Tutto questo, però, Carlotta lo scoprirà a sue spese, portata a forza dal fratello dalla Germania all’Inghilterra per compiere un dovere più politico che altro. Tenta più volte di andar via, dopo aver provato la solitudine della prima notte di nozze e della luna di miele, diverse da come le aveva immaginate. Ma alla fine resta e diventa la Regina.
Il piglio di India Amarteifio, nel ruolo della giovane Carlotta, lo sguardo languido di Corey Mylchreest che dà il volto a George, calzano perfettamente con il racconto in cui la malattia mentale viene affrontata con timore, disprezzo, dalla medicina stessa, e con compassione, dedizione e dolcezza da chi armato d’amore, è in grado di superare montagne insormontabili. In un andirivieni tra passato e presente, in cui si colgono gli effetti della solitudine sulla vita della regina Carlotta, circondata da dame di corte, seguita dal suo fedele Brimsley, la sovrana gravita attorno ai suoi 13 figli i quali le contesteranno di non essere mai stata una vera madre, dedita principalmente al regno e al suo re.
Quello stesso re che non avrebbe voluto sposare, ma di cui si innamora al punto da pretenderne la presenza, pur sapendo che sarà una sfida quotidiana e sfibrante.
L’amore irrompe, sconvolgendo tutti i piani e le etichette: “Litiga con me, litiga per me” urla la 17enne Carlotta che risuona come quel “Scegli me, ama me” di meredithiana memoria, con cui Meredith Grey chiede a Derek Sheperd di prenderla per mano e amarla per il resto della vita. Allo stesso modo Carlotta chiede a Giorgio di non escluderla dal suo dolore, di non tenerla lontana, di accoglierla e di fidarsi, di abbandonarsi a qualcuno che non vede in lui un sovrano, ma un uomo, un uomo che ha bisogno di aiuto, ma che lei riesce ad amare con tutta sé stessa. Perché l’amore, signori, è anche questo: è esserci, è tendere la mano, è dare speranza, è la comunione e la condivisione di un qualcosa di ineffabile e segreto che, sottilmente, unisce due anime.
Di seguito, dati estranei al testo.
This design comes from an exercise in tuning for small area on the open sky130 flow, not from production work.
Function was checked by simulation only, so behaviour that the tests miss may differ from the original.
The clock input has no modelled driver; a real chip could not lean on it and would need a root buffer or a full tree.

// data
module data(
input clr,input clk,
input [3:0]in_data,
input up,input down,input left,input right,
output reg death,output wire [3:0]out_data
    );
Settings: LEC_CHECK=0, ABC_AREA=1, CAP_MARGIN=20, CORE_MARGIN=2, CORE_UTILIZATION=40, PLACE_DENSITY=0.6, SLEW_MARGIN=20; clock period 20.0 ns.
standard.sh (not shown) runs the stock make flow with config.mk's settings and CLKGATE_MAP_FILE= SYNTH_SCRIPT=/design/flow/synth_recipe.tcl, a recipe that flattens the netlist after the stock synthesis.
==> flow/flow/run.sh <==
#!/bin/bash
# Layout: the standard flow (standard.sh) with two changes to synthesis
# and two to the layout steps:
# - synthesis maps the logic with ABC several times (multi_abc.tcl, area
#   oriented, seeds fixed) and keeps the smallest result; registers are
#   mapped as in the standard synthesis and keep their names;
# - no adder cells (ABC maps the adders with the rest of the logic);
# - small clock buffers and no dummy loads in clock tree synthesis;
# - buf_1 port buffers.
# Each make step logs to orfs/logs as usual; make's own output goes to
# flow_make.log.
set -euo pipefail
W=$(pwd)
rm -rf "$W/scripts_local"
cp -r "$FLOW_HOME/scripts" "$W/scripts_local"
cp "$W/flow/multi_abc.tcl" "$W/scripts_local/multi_abc.tcl"
grep -q '^  log_cmd abc {\*}\$abc_args$' "$W/scripts_local/synth.tcl"
sed -i 's/^  log_cmd abc {\*}\$abc_args$/  source $::env(SCRIPTS_DIR)\/multi_abc.tcl/' "$W/scripts_local/synth.tcl"
export SCRIPTS_DIR="$W/scripts_local"
bash "$W/standard.sh" \
  "ADDER_MAP_FILE=" \
  "CTS_ARGS=-sink_clustering_enable -repair_clock_nets -dont_use_dummy_load -buf_list {sky130_fd_sc_hd__clkbuf_4 sky130_fd_sc_hd__clkbuf_8}" \
  "BUFFER_PORTS_ARGS=-buffer_cell sky130_fd_sc_hd__buf_1" \
  finish > "$W/flow_make.log" 2>&1
==> flow/flow/multi_abc.tcl <==
# Sourced by synth.tcl in place of its single abc call. Maps the logic with
# ABC several times from the same starting netlist, each run with its own
# random seeds for &deepsyn, and keeps the run with the smallest cell area.
# The registers are already mapped and ABC does not touch them.
design -save multi_abc_start
set multi_abc_best -1
foreach multi_abc_seed {1 3 5 7 9 11 13 15} {
  design -load multi_abc_start
  set script $::env(OBJECTS_DIR)/abc_area_s$multi_abc_seed.script
  set fh [open $script w]
  puts $fh "strash"
  puts $fh "&get -n"
  puts $fh "&st"
  puts $fh "&deepsyn -T 30 -S $multi_abc_seed"
  puts $fh "&deepsyn -T 30 -S [expr {$multi_abc_seed + 1}]"
  puts $fh "&put"
  puts $fh "dch -f -x"
  puts $fh "amap -F 4 -A 10"
  close $fh
  log_cmd abc {*}[lreplace $abc_args 1 1 $script]
  set st [tee -q -s result.string stat {*}$lib_args]
  if {![regexp {Chip area for module '[^']*': ([0-9.eE+]+)} $st -> area]} { error "multi_abc: no area in stat" }
  puts "multi_abc: seed $multi_abc_seed area $area"
  if {$multi_abc_best < 0 || $area < $multi_abc_best} {
    set multi_abc_best $area
    design -save multi_abc_best
  }
}
design -load multi_abc_best
puts "multi_abc: kept area $multi_abc_best"
The starting point finished clean.
Next try:
==> flow/flow/run.sh (replaced) <==
#!/bin/bash
# Layout: the standard flow (standard.sh) with an area-oriented ABC script
# for synthesis, no adder cells (ABC maps the adders), small clock buffers
# without dummy loads and buf_1 port buffers. Each make step logs to
# orfs/logs as usual; make's own output goes to flow_make.log.
set -euo pipefail
W=$(pwd)
rm -rf "$W/scripts_local"
cp -r "$FLOW_HOME/scripts" "$W/scripts_local"
cp "$W/flow/abc_area.script" "$W/scripts_local/abc_area.script"
export SCRIPTS_DIR="$W/scripts_local"
bash "$W/standard.sh" \
  "ADDER_MAP_FILE=" \
  "CTS_ARGS=-sink_clustering_enable -repair_clock_nets -dont_use_dummy_load -buf_list {sky130_fd_sc_hd__clkbuf_4 sky130_fd_sc_hd__clkbuf_8}" \
  "BUFFER_PORTS_ARGS=-buffer_cell sky130_fd_sc_hd__buf_1" \
  finish > "$W/flow_make.log" 2>&1
==> flow/flow/abc_area.script (new file) <==
strash
&get -n
&st
&deepsyn -T 120
&put
dch -f
amap
removed: flow/flow/multi_abc.tcl
Cell area climbs by about 6%. Synthesized area climbs by 6.5%. Sequential share of layout area drops by 1.9 points. Utilization climbs by 0.20 points. Critical path depth climbs by 1.

========
Starting RTL as in the previous note.
clock: 20.0 ns
lec_check: 0
abc_area: 1
cap_margin: 20
core_margin: 2
core_utilization: 65
place_density: 0.75
slew_margin: 20
==> flow/flow/run.sh <==
#!/bin/bash
# Layout: the standard flow (standard.sh) with these changes:
# - synthesis maps the logic with ABC 24 times in parallel (multi_abc.tcl,
#   abc_par.sh; area oriented, seeds fixed) and keeps the smallest result;
#   registers are mapped as in the standard synthesis and keep their names;
# - no adder cells (ABC maps the adders with the rest of the logic);
# - clock tree: one level of clkbuf_16, one per group of flip-flops
#   (clock_tree.tcl) instead of clock_tree_synthesis;
# - buf_1 port buffers.
# Each make step logs to orfs/logs as usual; make's own output goes to
# flow_make.log.
set -euo pipefail
W=$(pwd)
rm -rf "$W/scripts_local"
cp -r "$FLOW_HOME/scripts" "$W/scripts_local"
cp "$W/flow/multi_abc.tcl" "$W/flow/abc_par.sh" "$W/flow/clock_tree.tcl" "$W/scripts_local/"
grep -q '^  log_cmd abc {\*}\$abc_args$' "$W/scripts_local/synth.tcl"
sed -i 's/^  log_cmd abc {\*}\$abc_args$/  source $::env(SCRIPTS_DIR)\/multi_abc.tcl/' "$W/scripts_local/synth.tcl"
grep -q '^log_cmd clock_tree_synthesis {\*}\$cts_args$' "$W/scripts_local/cts.tcl"
sed -i 's/^log_cmd clock_tree_synthesis {\*}\$cts_args$/source $::env(SCRIPTS_DIR)\/clock_tree.tcl/' "$W/scripts_local/cts.tcl"
export SCRIPTS_DIR="$W/scripts_local"
export CLOCK_TREE_PORT=clk CLOCK_TREE_BUF=sky130_fd_sc_hd__clkbuf_16 CLOCK_TREE_GROUPS=3
bash "$W/standard.sh" \
  "ADDER_MAP_FILE=" \
  "BUFFER_PORTS_ARGS=-buffer_cell sky130_fd_sc_hd__buf_1" \
  finish > "$W/flow_make.log" 2>&1
Other scripts of this flow, unchanged in this note and not shown: flow/flow/abc_par.sh, flow/flow/clock_tree.tcl, flow/flow/multi_abc.tcl
The starting point went through all stages and came out clean.
==> next run, changes <==
Settings changed: CORE_UTILIZATION 65 to 40, PLACE_DENSITY 0.75 to 0.6.
The changed run ran to the end with no violations.
Cell count rose by 5.6%.
Fmax decreases by 5.8%.
First-iteration DRC count goes down by 21%.
Global-route usage goes down by 12 points.
Cell area goes up by 0.37%.
Wire length is higher by 6.8%.
In every run of this note, the design's own scripts or RTL, not TritonCTS, make the clock network.

## re-timing with driven ports
No port has a modelled driver above. Below, the same layouts with a new extraction and two added sets of constraints. Step 1, drivers: a clkbuf_16 drives clk and a buf_2 each remaining input, both assumed. Step 2 adds t to the input delays and takes it off the output delays; t is the mean of the earliest and latest rising clock arrival at the registers after step 1. Input paths then give back, and output paths get back, about the clock's delay inside the block. Three values: no drivers, after step 1, after step 2; two values: the first two.
run | t, ns | setup slack, ns | slew at the worst register clock pin (ns) | cell pins on the clock port's net
the first run of note 1 | 0.372 | 7.862 / 7.876 / 7.504 | 0.08 / 0.08 | 1
the second run of note 1 | 0.395 | 7.525 / 7.535 / 7.139 | 0.09 / 0.09 | 1
the first run of note 2 | 0.229 | 7.929 / 7.975 / 7.746 | 0.11 / 0.11 | 3
the second run of note 2 | 0.224 | 7.185 / 7.233 / 7.009 | 0.10 / 0.10 | 3
After both steps every run listed still meets setup and hold. For the second run of note 1, which loses most, drivers alone change the setup slack by +0.010 ns; drivers and shift together by -0.386 ns.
La storia di Carlotta e di Giorgio, sebbene sia finzione, lascia credere che sì, un amore del genere, un amore in cui ci si dà senza annullarsi, ma affermando sé stessi, pur proteggendo l’altro, è un amore ancora possibile, un sentimento nobile che nel silenzio di un enorme palazzo reale si consuma e si alimenta, un amore che si riconosce nascondendosi sotto le doghe pesanti di un letto a baldacchino, che si rivede giovane, anche quando gli anni passano. Perché come diceva Il drammaturgo inglese per eccellenza “amore non è amore se muta quando scopre un mutamento”, e nella serie scritta e ideata da Shonda Rhimes si racconta anche questo: non c’amore più puro di quello che ci conquista e che, nonostante il tempo passi, si rinnova della sua prima essenza.